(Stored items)
□ □ □
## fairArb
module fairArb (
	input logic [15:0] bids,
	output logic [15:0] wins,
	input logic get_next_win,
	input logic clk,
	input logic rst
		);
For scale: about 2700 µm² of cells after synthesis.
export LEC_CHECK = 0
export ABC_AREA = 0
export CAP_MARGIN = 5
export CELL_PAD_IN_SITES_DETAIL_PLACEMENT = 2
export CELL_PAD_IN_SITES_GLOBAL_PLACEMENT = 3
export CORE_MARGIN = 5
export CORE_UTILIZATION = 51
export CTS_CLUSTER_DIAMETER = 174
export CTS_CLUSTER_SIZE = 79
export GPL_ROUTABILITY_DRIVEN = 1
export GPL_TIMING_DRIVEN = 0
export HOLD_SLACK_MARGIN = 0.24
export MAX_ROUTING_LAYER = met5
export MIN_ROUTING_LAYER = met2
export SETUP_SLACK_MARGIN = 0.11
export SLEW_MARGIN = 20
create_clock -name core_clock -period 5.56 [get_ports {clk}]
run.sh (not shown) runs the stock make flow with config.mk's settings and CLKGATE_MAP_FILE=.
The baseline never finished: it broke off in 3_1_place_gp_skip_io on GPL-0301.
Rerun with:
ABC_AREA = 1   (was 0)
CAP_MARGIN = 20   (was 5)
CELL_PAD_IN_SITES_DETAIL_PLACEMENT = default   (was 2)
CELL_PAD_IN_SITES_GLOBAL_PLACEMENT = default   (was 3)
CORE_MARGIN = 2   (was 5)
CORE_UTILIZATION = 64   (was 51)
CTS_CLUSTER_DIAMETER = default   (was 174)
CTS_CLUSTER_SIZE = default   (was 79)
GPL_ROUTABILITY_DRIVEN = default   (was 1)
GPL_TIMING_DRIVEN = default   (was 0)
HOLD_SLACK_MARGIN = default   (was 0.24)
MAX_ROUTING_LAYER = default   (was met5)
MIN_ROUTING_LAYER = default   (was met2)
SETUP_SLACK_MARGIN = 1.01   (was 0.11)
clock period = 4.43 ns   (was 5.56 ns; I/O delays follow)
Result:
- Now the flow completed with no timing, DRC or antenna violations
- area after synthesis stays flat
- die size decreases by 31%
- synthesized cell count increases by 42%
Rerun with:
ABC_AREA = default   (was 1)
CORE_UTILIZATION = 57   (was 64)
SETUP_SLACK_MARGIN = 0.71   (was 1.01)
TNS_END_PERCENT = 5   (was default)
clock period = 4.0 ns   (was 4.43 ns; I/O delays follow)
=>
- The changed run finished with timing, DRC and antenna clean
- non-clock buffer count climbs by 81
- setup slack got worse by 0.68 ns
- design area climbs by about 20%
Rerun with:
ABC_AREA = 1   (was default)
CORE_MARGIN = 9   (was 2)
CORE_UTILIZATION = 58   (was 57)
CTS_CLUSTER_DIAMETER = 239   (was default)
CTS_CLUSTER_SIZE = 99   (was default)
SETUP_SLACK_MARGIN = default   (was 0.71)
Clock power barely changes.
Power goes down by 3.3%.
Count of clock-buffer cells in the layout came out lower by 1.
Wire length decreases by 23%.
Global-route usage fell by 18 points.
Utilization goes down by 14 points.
□ □ □
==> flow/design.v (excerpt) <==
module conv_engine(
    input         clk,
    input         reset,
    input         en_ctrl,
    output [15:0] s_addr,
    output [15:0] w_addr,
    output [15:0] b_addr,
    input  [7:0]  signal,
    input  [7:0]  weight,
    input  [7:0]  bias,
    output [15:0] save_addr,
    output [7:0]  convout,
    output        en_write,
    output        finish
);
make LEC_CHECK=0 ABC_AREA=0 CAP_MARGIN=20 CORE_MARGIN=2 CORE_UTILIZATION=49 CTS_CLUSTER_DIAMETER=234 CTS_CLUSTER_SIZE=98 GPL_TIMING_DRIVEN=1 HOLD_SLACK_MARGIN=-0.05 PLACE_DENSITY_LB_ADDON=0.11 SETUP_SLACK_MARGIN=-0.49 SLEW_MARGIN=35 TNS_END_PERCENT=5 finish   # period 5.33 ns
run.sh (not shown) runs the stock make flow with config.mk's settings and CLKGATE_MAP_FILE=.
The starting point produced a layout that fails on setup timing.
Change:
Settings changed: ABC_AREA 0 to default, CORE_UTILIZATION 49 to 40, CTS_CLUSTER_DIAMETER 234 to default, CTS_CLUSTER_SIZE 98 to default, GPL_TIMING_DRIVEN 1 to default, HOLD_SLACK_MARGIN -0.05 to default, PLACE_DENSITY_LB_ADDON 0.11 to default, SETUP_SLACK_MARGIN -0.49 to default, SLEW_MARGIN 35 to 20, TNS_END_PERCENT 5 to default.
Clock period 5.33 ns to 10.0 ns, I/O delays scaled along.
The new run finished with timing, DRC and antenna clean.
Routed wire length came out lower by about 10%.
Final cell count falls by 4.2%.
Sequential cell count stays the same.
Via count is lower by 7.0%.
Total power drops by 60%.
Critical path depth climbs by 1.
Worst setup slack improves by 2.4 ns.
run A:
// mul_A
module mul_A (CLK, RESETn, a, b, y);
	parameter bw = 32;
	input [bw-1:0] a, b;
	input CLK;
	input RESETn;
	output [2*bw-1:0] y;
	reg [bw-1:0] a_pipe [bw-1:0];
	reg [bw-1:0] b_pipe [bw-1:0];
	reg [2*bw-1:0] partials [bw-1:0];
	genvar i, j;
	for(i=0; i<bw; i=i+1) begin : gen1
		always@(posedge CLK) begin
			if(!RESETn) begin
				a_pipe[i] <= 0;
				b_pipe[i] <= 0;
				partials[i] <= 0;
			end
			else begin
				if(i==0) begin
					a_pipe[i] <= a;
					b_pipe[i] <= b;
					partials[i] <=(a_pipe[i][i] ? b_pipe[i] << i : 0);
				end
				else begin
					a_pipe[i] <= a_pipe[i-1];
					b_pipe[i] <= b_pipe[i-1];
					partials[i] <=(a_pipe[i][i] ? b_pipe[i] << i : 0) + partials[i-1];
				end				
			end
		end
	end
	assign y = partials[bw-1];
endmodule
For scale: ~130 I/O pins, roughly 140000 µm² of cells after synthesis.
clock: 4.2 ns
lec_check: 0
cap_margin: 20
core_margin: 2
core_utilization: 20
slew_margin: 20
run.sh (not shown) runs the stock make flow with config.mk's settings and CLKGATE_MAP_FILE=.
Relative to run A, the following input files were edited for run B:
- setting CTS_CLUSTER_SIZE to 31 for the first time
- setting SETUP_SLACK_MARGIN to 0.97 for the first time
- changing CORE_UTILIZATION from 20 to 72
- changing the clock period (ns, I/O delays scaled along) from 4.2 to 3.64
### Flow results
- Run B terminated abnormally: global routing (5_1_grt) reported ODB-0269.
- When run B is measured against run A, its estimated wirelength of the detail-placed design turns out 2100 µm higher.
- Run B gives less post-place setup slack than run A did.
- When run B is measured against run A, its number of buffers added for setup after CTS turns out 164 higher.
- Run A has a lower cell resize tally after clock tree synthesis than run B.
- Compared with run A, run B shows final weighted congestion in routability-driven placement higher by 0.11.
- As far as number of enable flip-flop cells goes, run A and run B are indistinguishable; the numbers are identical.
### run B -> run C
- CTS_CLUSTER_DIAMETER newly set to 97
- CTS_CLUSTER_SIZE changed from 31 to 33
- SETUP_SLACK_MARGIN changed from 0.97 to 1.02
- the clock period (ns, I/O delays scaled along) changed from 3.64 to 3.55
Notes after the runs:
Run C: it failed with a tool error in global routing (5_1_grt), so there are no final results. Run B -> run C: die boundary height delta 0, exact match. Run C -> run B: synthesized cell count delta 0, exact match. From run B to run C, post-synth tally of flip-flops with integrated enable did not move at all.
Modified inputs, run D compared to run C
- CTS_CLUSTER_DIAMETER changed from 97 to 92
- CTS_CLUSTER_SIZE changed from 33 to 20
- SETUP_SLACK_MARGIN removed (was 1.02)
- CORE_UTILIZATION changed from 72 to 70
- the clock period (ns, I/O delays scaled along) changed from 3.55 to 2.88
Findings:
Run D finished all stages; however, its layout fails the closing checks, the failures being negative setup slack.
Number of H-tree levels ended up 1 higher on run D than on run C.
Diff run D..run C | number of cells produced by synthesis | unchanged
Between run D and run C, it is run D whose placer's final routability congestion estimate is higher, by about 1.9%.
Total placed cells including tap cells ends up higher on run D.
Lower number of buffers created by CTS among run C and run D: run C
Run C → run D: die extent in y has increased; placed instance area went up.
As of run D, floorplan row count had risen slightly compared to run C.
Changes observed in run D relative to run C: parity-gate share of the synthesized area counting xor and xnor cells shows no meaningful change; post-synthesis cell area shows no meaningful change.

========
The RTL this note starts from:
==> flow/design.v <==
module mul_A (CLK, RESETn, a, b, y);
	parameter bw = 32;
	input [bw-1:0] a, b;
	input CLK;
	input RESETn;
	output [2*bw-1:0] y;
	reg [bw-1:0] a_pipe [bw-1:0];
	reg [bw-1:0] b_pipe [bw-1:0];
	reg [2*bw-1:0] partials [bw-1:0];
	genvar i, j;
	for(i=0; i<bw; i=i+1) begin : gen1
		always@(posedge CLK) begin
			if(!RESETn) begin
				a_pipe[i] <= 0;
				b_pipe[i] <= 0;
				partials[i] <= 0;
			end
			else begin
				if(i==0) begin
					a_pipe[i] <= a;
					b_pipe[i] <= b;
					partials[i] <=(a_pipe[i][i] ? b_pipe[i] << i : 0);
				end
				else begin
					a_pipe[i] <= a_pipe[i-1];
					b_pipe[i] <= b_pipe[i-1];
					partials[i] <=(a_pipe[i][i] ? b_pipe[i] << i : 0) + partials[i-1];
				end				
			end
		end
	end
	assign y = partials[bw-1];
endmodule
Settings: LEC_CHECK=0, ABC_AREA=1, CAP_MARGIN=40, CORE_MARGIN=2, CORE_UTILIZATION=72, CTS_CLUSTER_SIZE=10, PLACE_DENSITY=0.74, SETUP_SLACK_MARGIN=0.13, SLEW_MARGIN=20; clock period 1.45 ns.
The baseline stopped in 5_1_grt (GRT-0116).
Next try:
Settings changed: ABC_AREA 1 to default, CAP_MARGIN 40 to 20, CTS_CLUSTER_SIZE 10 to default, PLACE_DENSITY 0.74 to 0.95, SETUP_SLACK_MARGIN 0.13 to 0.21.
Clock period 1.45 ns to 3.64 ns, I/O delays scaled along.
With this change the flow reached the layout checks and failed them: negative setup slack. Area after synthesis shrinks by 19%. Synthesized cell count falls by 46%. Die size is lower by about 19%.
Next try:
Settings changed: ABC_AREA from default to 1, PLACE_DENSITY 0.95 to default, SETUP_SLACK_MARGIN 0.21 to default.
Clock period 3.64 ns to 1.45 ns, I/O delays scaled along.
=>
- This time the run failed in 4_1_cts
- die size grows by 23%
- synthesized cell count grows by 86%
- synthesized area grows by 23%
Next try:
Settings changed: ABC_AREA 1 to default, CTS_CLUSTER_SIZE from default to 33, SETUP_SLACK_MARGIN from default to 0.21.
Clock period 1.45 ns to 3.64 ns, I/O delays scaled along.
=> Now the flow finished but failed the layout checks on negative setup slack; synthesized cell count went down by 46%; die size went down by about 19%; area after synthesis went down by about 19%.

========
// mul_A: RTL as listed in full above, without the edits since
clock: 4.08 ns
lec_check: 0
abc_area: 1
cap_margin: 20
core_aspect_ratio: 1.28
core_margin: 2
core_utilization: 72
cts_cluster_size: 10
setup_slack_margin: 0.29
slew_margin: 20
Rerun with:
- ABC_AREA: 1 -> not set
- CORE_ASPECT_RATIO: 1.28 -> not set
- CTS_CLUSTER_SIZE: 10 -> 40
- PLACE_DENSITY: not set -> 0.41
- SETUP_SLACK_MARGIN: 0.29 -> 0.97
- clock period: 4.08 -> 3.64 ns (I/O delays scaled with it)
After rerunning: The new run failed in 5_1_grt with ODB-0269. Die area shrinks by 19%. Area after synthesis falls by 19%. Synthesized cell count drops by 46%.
□ □ □
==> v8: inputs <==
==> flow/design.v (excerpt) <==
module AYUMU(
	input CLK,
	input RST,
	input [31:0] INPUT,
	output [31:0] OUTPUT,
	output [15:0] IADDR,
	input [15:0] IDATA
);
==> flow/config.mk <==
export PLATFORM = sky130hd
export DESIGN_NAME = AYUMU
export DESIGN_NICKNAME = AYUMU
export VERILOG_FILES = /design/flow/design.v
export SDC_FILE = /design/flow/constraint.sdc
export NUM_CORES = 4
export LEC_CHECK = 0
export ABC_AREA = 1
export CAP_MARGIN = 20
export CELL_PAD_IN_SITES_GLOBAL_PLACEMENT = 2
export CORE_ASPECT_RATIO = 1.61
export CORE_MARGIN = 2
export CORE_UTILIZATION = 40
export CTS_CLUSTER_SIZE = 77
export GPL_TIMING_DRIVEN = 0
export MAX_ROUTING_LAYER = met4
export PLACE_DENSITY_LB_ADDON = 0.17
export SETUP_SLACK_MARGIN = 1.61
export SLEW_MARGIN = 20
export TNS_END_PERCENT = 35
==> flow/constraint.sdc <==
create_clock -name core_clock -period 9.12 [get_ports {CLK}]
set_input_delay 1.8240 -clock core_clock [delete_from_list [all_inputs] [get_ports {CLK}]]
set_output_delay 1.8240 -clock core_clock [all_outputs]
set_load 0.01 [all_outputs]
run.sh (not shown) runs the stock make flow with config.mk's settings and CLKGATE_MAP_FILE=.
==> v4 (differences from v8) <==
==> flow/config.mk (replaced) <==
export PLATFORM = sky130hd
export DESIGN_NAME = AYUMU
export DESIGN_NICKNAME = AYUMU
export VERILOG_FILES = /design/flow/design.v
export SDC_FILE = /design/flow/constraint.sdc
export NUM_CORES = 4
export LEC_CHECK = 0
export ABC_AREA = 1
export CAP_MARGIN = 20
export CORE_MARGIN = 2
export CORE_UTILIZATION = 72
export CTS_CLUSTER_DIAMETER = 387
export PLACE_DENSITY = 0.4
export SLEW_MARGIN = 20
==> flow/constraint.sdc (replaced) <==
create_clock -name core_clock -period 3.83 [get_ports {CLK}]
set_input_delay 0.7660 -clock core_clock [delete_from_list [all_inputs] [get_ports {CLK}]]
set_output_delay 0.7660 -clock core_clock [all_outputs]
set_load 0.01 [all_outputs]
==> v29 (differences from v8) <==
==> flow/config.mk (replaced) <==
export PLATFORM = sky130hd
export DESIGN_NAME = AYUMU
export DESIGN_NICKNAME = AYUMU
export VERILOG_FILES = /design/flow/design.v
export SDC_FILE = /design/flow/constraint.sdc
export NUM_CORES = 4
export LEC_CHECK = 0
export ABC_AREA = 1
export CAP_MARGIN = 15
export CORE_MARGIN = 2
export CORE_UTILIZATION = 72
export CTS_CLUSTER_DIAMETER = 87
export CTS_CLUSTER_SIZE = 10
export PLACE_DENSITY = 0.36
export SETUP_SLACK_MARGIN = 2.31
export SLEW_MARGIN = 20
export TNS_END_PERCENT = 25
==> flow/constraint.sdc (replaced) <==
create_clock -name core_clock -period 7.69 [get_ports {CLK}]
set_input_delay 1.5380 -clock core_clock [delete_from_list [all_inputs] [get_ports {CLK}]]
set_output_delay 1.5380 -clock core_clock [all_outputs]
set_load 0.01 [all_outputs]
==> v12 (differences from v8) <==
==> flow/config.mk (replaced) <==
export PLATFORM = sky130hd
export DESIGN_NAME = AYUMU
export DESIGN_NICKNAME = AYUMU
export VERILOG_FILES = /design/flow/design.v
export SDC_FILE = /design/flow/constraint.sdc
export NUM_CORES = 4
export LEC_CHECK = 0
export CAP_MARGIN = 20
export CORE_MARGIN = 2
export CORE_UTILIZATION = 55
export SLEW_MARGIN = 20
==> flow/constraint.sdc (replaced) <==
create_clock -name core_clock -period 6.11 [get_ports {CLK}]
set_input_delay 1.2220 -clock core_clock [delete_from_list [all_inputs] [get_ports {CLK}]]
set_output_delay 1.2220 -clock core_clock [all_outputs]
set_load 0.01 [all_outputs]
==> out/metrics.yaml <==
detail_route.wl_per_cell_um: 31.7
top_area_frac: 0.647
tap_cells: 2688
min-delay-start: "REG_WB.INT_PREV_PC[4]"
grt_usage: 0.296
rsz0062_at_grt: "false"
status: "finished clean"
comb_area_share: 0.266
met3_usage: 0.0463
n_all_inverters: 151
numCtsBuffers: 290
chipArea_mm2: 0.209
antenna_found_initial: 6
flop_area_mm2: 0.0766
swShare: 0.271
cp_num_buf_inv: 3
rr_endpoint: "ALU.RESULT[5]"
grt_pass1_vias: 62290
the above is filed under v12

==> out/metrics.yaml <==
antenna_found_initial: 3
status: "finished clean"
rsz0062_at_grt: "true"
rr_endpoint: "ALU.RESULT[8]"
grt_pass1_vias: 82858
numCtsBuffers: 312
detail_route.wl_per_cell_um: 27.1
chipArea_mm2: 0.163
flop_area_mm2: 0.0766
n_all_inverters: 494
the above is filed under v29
□ □ □
» **What to do**
Gather each line from the entries above that includes the word "went".

» **Answer to this problem**
Run C → run D: die extent in y has increased; placed instance area went up.
=> Now the flow finished but failed the layout checks on negative setup slack; synthesized cell count went down by 46%; die size went down by about 19%; area after synthesis went down by about 19%.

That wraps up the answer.